## REQUIREMENT
For the data below, give again exactly the lines from the one containing "rem_q <= ge" through the one containing "logic [35:0] v_q, res_q, bit_q, trial;", both ends included, and no others.
■ ■ ■
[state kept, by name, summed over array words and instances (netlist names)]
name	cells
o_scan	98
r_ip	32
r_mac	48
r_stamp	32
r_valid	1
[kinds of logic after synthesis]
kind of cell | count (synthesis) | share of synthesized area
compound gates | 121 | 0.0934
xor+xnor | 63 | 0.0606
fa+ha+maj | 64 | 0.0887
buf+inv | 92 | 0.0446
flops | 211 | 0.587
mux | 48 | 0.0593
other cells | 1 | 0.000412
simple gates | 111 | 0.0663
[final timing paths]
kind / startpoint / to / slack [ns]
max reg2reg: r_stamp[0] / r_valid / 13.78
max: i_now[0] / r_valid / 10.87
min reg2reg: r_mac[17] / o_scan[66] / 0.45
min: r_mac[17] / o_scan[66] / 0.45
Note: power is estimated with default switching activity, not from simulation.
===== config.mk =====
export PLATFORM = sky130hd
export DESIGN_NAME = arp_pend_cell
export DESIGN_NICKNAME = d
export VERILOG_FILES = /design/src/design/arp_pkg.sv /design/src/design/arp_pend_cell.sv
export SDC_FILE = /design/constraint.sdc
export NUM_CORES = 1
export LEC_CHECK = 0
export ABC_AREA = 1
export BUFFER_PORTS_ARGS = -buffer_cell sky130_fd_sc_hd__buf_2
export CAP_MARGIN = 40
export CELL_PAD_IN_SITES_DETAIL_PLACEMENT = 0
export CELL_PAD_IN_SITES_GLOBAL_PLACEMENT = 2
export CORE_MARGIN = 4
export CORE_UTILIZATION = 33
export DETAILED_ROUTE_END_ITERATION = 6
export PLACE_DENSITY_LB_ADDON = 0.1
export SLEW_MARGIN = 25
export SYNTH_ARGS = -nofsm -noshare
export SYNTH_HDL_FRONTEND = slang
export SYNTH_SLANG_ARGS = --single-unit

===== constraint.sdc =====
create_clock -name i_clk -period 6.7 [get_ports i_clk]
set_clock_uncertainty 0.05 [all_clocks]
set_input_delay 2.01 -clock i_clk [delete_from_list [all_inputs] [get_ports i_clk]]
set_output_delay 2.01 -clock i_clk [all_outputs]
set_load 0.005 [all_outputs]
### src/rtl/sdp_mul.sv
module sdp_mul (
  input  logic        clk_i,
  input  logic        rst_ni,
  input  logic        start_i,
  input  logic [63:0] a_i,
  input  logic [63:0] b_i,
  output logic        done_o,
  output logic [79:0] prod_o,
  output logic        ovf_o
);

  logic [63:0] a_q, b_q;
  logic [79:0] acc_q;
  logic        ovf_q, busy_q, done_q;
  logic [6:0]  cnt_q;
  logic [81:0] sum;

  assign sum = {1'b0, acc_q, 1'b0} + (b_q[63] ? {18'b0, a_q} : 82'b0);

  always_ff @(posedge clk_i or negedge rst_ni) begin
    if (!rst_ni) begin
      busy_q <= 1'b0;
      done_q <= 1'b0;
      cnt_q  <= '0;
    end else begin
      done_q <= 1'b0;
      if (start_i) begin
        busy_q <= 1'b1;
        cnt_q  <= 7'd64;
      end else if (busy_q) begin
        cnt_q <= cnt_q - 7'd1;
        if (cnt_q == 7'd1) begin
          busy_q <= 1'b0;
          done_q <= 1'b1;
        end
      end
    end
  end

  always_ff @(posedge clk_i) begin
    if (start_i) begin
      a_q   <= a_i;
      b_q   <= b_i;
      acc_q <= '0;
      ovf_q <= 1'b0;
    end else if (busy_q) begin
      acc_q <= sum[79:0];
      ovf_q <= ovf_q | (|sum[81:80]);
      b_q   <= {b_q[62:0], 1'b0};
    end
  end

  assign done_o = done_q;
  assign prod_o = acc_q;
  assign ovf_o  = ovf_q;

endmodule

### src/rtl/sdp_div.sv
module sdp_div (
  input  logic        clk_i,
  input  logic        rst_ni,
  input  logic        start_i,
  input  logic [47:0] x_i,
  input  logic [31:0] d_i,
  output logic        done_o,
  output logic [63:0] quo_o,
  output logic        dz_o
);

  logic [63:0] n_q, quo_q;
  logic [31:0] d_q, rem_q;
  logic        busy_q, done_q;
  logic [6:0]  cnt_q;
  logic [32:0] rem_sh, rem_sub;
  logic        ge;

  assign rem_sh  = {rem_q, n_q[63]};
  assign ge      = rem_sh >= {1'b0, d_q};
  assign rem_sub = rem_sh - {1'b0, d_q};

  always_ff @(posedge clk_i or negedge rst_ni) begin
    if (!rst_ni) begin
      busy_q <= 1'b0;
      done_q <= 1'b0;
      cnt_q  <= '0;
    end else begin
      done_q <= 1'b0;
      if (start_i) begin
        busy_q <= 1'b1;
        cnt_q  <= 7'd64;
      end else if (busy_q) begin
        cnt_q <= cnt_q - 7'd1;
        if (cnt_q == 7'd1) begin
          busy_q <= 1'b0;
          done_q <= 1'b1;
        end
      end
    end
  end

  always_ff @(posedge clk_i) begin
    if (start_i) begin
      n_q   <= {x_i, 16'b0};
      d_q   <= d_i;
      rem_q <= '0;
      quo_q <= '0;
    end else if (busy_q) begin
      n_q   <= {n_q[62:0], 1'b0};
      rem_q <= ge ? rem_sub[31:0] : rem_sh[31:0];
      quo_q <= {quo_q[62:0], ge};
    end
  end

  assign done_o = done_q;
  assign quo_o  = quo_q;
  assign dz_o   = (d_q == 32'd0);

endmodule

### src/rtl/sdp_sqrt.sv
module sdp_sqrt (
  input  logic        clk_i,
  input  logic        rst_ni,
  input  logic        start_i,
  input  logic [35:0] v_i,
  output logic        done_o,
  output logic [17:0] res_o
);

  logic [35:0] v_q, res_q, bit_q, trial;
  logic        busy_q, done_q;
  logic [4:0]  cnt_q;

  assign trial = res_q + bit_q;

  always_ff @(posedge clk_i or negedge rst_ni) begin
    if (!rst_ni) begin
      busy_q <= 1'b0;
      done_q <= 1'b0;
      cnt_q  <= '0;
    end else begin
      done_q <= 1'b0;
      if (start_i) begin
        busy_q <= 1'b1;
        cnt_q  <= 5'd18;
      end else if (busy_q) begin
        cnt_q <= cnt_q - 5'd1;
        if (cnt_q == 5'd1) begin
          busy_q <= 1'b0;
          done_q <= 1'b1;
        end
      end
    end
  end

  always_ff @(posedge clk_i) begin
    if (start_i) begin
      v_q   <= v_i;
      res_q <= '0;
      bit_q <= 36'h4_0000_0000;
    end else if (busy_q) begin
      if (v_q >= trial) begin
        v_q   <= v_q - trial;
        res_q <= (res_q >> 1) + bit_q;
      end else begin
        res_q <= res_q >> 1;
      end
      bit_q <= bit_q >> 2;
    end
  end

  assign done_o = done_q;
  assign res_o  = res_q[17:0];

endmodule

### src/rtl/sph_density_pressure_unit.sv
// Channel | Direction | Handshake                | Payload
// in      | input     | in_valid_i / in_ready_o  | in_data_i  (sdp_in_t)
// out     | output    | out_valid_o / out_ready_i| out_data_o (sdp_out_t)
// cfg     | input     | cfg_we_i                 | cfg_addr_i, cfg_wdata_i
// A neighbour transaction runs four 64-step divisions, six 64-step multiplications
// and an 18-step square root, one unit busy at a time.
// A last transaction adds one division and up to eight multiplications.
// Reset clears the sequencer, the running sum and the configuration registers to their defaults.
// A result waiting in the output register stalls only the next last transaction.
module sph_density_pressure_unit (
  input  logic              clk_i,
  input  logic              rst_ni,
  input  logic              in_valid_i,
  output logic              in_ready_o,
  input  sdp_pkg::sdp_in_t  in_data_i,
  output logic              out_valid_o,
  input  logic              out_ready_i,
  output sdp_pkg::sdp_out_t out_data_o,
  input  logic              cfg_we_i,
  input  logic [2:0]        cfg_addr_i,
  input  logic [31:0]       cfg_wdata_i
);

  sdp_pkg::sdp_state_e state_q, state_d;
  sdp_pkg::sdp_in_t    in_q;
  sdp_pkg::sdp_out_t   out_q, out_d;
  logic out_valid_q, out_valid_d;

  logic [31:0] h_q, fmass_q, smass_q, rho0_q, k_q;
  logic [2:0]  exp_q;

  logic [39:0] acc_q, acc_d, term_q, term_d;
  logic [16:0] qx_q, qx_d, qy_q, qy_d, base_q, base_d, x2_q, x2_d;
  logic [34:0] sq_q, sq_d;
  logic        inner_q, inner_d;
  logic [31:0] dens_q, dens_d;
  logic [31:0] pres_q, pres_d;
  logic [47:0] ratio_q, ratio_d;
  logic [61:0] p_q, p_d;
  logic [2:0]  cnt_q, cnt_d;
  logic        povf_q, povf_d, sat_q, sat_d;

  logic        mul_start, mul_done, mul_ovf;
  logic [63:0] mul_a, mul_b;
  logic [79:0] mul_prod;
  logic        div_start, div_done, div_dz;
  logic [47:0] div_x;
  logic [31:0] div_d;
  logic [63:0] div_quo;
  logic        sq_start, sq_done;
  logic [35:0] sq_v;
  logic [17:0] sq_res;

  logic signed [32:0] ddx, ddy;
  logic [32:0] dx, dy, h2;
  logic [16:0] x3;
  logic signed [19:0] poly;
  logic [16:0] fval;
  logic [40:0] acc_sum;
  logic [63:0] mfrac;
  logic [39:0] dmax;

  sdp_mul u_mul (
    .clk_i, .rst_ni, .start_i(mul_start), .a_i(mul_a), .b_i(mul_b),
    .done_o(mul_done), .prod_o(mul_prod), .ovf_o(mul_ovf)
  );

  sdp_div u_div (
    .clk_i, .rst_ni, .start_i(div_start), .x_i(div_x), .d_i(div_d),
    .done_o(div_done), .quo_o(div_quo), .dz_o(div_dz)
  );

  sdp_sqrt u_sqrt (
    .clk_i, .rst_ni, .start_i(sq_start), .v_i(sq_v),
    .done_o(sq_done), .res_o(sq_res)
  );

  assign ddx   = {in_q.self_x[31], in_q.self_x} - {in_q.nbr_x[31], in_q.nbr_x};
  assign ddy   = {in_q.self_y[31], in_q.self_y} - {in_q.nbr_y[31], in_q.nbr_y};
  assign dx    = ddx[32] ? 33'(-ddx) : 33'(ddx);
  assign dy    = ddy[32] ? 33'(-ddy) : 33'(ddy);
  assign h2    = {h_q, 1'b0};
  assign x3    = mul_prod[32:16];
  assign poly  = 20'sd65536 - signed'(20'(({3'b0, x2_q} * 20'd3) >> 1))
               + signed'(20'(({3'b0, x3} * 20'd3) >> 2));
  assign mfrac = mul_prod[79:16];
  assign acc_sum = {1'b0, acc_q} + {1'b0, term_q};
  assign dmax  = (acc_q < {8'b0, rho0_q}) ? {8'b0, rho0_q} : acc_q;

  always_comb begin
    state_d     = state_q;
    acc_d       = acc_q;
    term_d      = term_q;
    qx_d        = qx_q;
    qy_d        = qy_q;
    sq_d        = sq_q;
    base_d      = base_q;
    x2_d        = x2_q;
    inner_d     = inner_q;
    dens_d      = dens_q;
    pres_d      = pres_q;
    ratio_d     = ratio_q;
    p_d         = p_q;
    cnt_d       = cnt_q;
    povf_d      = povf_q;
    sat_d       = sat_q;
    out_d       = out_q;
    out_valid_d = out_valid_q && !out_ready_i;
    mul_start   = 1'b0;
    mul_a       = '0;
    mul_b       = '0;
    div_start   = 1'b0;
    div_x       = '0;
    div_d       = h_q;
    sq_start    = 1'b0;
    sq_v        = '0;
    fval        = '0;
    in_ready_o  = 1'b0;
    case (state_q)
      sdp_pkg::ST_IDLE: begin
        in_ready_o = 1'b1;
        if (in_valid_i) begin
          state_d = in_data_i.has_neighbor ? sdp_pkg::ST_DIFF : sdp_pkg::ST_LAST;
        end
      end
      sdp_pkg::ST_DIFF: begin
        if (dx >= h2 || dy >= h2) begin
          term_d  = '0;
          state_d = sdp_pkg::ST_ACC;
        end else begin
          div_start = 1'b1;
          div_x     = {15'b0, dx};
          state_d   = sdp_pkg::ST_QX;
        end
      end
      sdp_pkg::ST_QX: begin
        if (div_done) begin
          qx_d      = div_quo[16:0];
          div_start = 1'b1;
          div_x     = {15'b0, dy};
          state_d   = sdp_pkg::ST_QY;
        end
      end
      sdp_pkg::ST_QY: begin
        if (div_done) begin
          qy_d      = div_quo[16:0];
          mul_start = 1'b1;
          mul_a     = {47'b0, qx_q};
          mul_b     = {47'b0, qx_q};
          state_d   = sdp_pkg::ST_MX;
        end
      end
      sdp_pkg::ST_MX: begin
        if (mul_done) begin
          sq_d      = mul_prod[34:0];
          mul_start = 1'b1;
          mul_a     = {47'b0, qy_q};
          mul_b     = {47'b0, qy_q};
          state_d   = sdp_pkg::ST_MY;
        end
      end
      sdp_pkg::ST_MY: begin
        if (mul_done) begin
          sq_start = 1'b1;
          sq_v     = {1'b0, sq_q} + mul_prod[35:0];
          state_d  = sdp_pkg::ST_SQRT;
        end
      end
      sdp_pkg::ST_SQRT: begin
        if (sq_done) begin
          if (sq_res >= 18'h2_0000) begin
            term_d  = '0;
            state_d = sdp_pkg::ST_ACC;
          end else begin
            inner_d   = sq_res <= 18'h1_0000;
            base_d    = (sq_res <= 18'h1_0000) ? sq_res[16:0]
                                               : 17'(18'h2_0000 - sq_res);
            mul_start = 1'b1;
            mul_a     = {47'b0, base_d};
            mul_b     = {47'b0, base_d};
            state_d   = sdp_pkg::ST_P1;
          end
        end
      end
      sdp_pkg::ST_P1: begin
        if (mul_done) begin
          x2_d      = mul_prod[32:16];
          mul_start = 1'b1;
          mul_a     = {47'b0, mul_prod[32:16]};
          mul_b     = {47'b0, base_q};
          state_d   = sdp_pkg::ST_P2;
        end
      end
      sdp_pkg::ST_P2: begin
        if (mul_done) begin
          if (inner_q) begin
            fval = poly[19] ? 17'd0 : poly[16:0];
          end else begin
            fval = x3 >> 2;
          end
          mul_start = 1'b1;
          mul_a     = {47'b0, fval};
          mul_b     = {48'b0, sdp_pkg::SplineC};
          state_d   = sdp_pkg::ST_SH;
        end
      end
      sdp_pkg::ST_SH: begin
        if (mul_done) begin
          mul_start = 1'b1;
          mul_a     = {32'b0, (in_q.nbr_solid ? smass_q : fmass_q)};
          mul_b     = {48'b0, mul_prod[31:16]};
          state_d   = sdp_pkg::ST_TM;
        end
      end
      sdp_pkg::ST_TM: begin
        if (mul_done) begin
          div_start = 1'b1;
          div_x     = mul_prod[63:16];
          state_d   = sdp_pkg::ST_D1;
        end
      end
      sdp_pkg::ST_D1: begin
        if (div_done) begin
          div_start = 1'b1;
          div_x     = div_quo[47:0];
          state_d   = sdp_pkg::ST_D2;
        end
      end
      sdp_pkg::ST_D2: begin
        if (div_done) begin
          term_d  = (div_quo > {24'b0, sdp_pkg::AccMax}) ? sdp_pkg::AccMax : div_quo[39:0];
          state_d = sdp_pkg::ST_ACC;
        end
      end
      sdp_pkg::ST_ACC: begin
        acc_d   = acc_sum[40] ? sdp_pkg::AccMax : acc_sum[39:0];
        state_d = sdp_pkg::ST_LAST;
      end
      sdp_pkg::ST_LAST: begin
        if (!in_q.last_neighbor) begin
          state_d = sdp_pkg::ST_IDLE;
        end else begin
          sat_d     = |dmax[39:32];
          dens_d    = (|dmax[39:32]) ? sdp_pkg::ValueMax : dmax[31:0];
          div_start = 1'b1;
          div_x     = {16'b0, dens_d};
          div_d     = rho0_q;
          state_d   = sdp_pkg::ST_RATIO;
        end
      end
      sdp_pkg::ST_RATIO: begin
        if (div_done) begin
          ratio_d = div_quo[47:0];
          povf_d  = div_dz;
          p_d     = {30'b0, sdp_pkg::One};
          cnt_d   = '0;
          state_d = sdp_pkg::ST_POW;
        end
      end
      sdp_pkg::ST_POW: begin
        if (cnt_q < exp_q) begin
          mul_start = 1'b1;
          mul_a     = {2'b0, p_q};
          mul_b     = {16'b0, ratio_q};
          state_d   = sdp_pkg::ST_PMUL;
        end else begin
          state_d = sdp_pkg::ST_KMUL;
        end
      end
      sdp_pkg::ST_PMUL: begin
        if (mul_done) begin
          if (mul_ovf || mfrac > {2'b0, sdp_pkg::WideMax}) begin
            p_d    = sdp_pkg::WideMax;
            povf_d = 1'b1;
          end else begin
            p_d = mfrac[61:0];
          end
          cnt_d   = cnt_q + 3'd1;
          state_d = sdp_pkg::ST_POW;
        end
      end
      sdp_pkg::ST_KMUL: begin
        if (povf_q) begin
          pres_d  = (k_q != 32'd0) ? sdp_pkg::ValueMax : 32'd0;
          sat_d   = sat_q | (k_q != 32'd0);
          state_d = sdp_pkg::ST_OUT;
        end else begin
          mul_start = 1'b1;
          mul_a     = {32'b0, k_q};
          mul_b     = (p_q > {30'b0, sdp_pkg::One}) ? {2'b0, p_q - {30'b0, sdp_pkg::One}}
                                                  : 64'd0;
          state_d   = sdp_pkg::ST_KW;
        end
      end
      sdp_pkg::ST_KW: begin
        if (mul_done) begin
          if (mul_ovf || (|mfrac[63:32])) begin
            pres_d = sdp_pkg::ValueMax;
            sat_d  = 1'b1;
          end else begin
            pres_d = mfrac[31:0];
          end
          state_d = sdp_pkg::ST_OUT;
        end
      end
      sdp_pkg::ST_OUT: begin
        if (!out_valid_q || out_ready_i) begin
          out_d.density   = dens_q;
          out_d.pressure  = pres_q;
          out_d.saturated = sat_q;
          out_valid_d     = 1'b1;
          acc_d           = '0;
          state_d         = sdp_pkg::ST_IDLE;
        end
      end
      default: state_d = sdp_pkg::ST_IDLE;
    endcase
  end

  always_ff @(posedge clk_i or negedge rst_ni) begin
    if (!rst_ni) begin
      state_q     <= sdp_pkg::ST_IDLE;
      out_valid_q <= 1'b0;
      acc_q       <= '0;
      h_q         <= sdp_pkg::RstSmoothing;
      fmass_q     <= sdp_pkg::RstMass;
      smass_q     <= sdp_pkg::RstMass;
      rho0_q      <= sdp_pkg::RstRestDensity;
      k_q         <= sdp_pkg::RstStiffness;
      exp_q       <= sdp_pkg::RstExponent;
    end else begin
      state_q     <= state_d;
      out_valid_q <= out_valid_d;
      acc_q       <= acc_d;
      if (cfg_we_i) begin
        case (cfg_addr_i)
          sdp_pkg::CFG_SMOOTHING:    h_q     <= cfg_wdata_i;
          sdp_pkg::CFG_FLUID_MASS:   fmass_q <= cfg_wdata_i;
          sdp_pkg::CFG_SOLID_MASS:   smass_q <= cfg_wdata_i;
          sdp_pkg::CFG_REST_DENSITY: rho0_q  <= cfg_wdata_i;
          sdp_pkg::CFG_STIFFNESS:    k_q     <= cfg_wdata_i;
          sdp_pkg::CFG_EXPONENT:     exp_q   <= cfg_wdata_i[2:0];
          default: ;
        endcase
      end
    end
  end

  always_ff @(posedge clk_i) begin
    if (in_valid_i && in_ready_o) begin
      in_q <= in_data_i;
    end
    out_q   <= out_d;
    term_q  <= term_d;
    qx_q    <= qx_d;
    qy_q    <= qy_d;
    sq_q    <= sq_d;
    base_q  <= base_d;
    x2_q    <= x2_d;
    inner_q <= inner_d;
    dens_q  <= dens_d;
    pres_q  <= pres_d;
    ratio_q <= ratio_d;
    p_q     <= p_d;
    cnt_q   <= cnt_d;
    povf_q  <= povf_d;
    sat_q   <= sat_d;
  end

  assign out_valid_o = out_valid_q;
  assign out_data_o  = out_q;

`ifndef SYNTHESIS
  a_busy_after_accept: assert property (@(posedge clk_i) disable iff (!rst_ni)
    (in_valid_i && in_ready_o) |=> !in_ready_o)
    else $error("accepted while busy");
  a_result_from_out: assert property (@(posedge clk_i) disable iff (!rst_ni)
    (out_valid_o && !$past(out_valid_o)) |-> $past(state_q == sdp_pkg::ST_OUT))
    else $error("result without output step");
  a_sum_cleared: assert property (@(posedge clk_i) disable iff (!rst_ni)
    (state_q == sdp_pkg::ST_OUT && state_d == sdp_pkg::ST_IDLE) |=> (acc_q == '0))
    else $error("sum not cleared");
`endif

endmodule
■ ■ ■
## ANSWER TO THIS TASK
      rem_q <= ge ? rem_sub[31:0] : rem_sh[31:0];
      quo_q <= {quo_q[62:0], ge};
    end
  end

  assign done_o = done_q;
  assign quo_o  = quo_q;
  assign dz_o   = (d_q == 32'd0);

endmodule

### src/rtl/sdp_sqrt.sv
module sdp_sqrt (
  input  logic        clk_i,
  input  logic        rst_ni,
  input  logic        start_i,
  input  logic [35:0] v_i,
  output logic        done_o,
  output logic [17:0] res_o
);

  logic [35:0] v_q, res_q, bit_q, trial;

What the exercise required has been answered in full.